An Post cannot deliver post to your door any more; it cannot make money on its monopoly over mail deliveries; but it can make a complete and utter fool of itself trying to close the nuclear fuel processing plant at Sellafield, even as it loses €60 million in two years.
Look at the word, An Post. Okay, it's the usual kind, self-consciously fey neologism which semi-States like to foist on us: take a word in English, put a cawbeen on its head, pop a clay pipe in its mouth, and pretend that it's some indigenous Irish word.
But with or without the Hibernian regalia, we know what we mean by the post. We pay to have letters delivered. Nothing more, nothing less. We don't expect An Post to carry our letters free to the Government, instructing it to solve the traffic problems of Dublin, to the governor of California urging him to cure the San Andreas fault now, or to Kofi Annan, telling him to get his finger out and to stop global warming.
Public money
An Post is supposed to be simply a messenger. It is Hermes, and its job is to pass the word. It is not to promote certain causes over others, and lose bucket-loads of public money as it does so. Yet last year An Post sent 10 zillion postcards to 10 Downing Street demanding the closure of Sellafield, and no doubt they arrived punctually; but then it was unable to deliver over a million Christmas cards on time.
In the private sector, people get sacked for that kind of idiocy. But not of course in semi-Stateland, where piety so often takes the place of the balance sheet, especially if it's decked out in nuclear-free Riverdance clobber.
An aside here. Why does Sellafield cause such paranoia in Ireland, as if it had been placed there in order to kill the Irish people and poison our waters? At least 30 million British people live within that same radius from Sellafield which encompasses Dublin: and since the prevailing winds are from the west, in the event of something nuclear going bang in the night, it's most likely to be goodbye Newcastle United and the Bishop of Durham, and possibly no more Eurovision fun from Norway. But An Post will still be An Posting.

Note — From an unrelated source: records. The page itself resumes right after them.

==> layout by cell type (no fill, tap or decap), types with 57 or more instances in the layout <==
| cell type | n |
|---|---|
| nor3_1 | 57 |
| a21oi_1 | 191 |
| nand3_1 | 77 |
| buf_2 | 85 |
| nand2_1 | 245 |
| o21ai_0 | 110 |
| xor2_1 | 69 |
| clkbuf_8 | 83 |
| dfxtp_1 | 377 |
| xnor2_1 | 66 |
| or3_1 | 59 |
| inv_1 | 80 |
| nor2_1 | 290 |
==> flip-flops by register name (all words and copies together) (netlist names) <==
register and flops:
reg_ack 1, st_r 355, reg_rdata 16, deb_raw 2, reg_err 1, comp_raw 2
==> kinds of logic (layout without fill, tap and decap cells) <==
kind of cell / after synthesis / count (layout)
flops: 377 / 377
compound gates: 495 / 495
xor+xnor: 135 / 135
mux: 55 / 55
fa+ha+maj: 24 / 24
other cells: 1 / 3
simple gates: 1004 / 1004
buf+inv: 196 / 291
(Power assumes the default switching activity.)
==> src/irq_status_regs.vh <==
// How it works
// Load current done flag sets on result ready, holds until host writes one.
// Bit 6 mirrors any pending bit in the monitor event register.
// Bit 5 mirrors any pending bit in the boost event register.
// Bit 4 mirrors any pending bit in the buck event register.
// Bit 3 latches on every sync clock valid/invalid transition.
// Thermal cutoff latches bit 2 and disables all enabled converters.
// While thermal cutoff latch set, no converter may be enabled.
// Clearing thermal cutoff re-enables converters and clears warning status.
// Bit 1 latches thermal warning; live warning shown separately.
// Bit 0 latches overvoltage; live overvoltage shown separately.
// Second register bit 0 latches on analog supply undervoltage or software reset.
// Reset event disables converters, defaults registers, restarts, keeps flag set.
// Host writes one to clear a flag; only bits written one clear.
// Sub-register event bits latch and clear on write one.
// Software reset bit resets registers, reloads settings, self-clears.
// Flags read zero after reset; writing zero leaves them unchanged.
`ifndef IRQ_STATUS_REGS_VH
`define IRQ_STATUS_REGS_VH
`define RESET_CTRL_OFFSET   8'h1f
`define TOP_PRIMARY_OFFSET  8'h20
`define TOP_SECONDARY_OFFSET 8'h21
`define BUCK_EVENT_OFFSET   8'h22
`define BOOST_EVENT_OFFSET  8'h23
`define MONITOR_EVENT_OFFSET 8'h24
`define TOP_STATUS_OFFSET   8'h25
`define FLAG_RESET_VALUE    8'h00
`define BIT_LOAD_DONE       7
`define BIT_MONITOR_SUM     6
`define BIT_BOOST_SUM       5
`define BIT_BUCK_SUM        4
`define BIT_SYNC_CLK        3
`define BIT_THERMAL_CUTOFF  2
`define BIT_THERMAL_WARNING 1
`define BIT_OVERVOLTAGE     0
`define BIT_RESET_EVENT     0
`define BIT_SOFTWARE_RESET  0
`define BUCK_EVENT_MASK     8'h77
`define BOOST_EVENT_MASK    8'h07
`define MONITOR_EVENT_MASK  8'h15
`endif

==> src/w1c_event_reg.v <==
`include "irq_status_regs.vh"
// Latched event bits, set wins over write-one clear
module w1c_event_reg #(
    parameter WIDTH = 8,
    parameter [WIDTH-1:0] MASK = {WIDTH{1'b1}}
) (
    // Clock and reset
    input  wire             clk,
    input  wire             rst_n,
    // Events and clear
    input  wire [WIDTH-1:0] setBits,
    input  wire [WIDTH-1:0] clearBits,
    // Stored flags
    output reg  [WIDTH-1:0] flags
);
    wire [WIDTH-1:0] next_flags = ((flags & ~clearBits) | setBits) & MASK;

    // write one clears
    always @(posedge clk) begin
        if (!rst_n) begin
            flags <= {WIDTH{1'b0}};
        end else begin
            flags <= next_flags;
        end
    end
endmodule // w1c_event_reg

Not that I like Sellafield. I am - or so I am assured - as mortal as the next man, and I have no ambition to glow in the night or sprout antlers and gills. But the options for Sellafield were closed long ago. It is has become a historical fact, just as Mount Etna is a historical fact, and the British government can no more close it down than can Signor Berlusconi abolish inconvenient volcanoes.
Irish Sea
But even if it were just about possible to shift all that plutonium, where would it go? And how? What route would the vessel carrying the nuclear waste take? No doubt An Post would object to it passing through the Irish Sea. So tell me, Irish postal experts, who left a million cards in their sorting boxes over Christmas, what solution do you see for the dilemma of Sellafield? Or can you understand that sometimes in life you can't solve certain problems?
Of course, the reliably pious placardistas have been demanding that the British government close Sellafield down. Which is fine. But why did a semi-State business whose single duty is to transmit mail become involved in such a know-nothing campaign, even as it loses money like a burst dam gushes water? (According to an An Post official, the Downing Street write-in was financially self-supporting; but he would say that anyway. Which is correct, by the way: "to an An Post official" or "to An Post official"? Both are gibberish, of course, merely proving that the cawbeen and the clay-pipe are meaningless linguistic tokens.)
The amazingly reassuring aspect of this for John Hynes, the chief executive of An Post, is that there are no demands for his head because of it. How strange, to run a publicly-owned company which loses money in such vast amounts and no-one complains. How wonderful, to run a futile campaign demanding the closure of the uncloseable - next: An Post shuts down Krakatoa - without public rebuke. How marvellous that this farce will be followed by retirement this year in - no doubt - a blaze of glory.
Do you know what that is? That's the public service. And for those of you too young to remember, that was the norm in Irish life until the Ryanair revolution.
Rural Ireland
And now, instead of people getting angry over the genuinely infuriating, they're getting hysterical over An Post's perfectly reasonable proposal for roadside letter-boxes. Senator Jim Higgins, in those shrill, insincere tones that suggest a Fine Gaeler desperately hunting for an issue - any issue - has pronounced that the move is "another blow to rural Ireland".
This is claptrap. Rural Ireland is in rude health. Many of us who live in the country already have our post-boxes on the road, and are pleased to lessen the workload of that splendid individual, the postman. (Why are postmen - I don't exclude women from this, but I will brush my teeth with a plutonium pile before I solemnly write postperson - always such efficient, friendly, happy people?) I can't think of a better individual, and it makes eminent sense to ease his lot.
So why the frenzy over a rational decision, and almost a universally assenting silence over one that was perfectly asinine? Why? Our old friend fat-headed sanctimony again.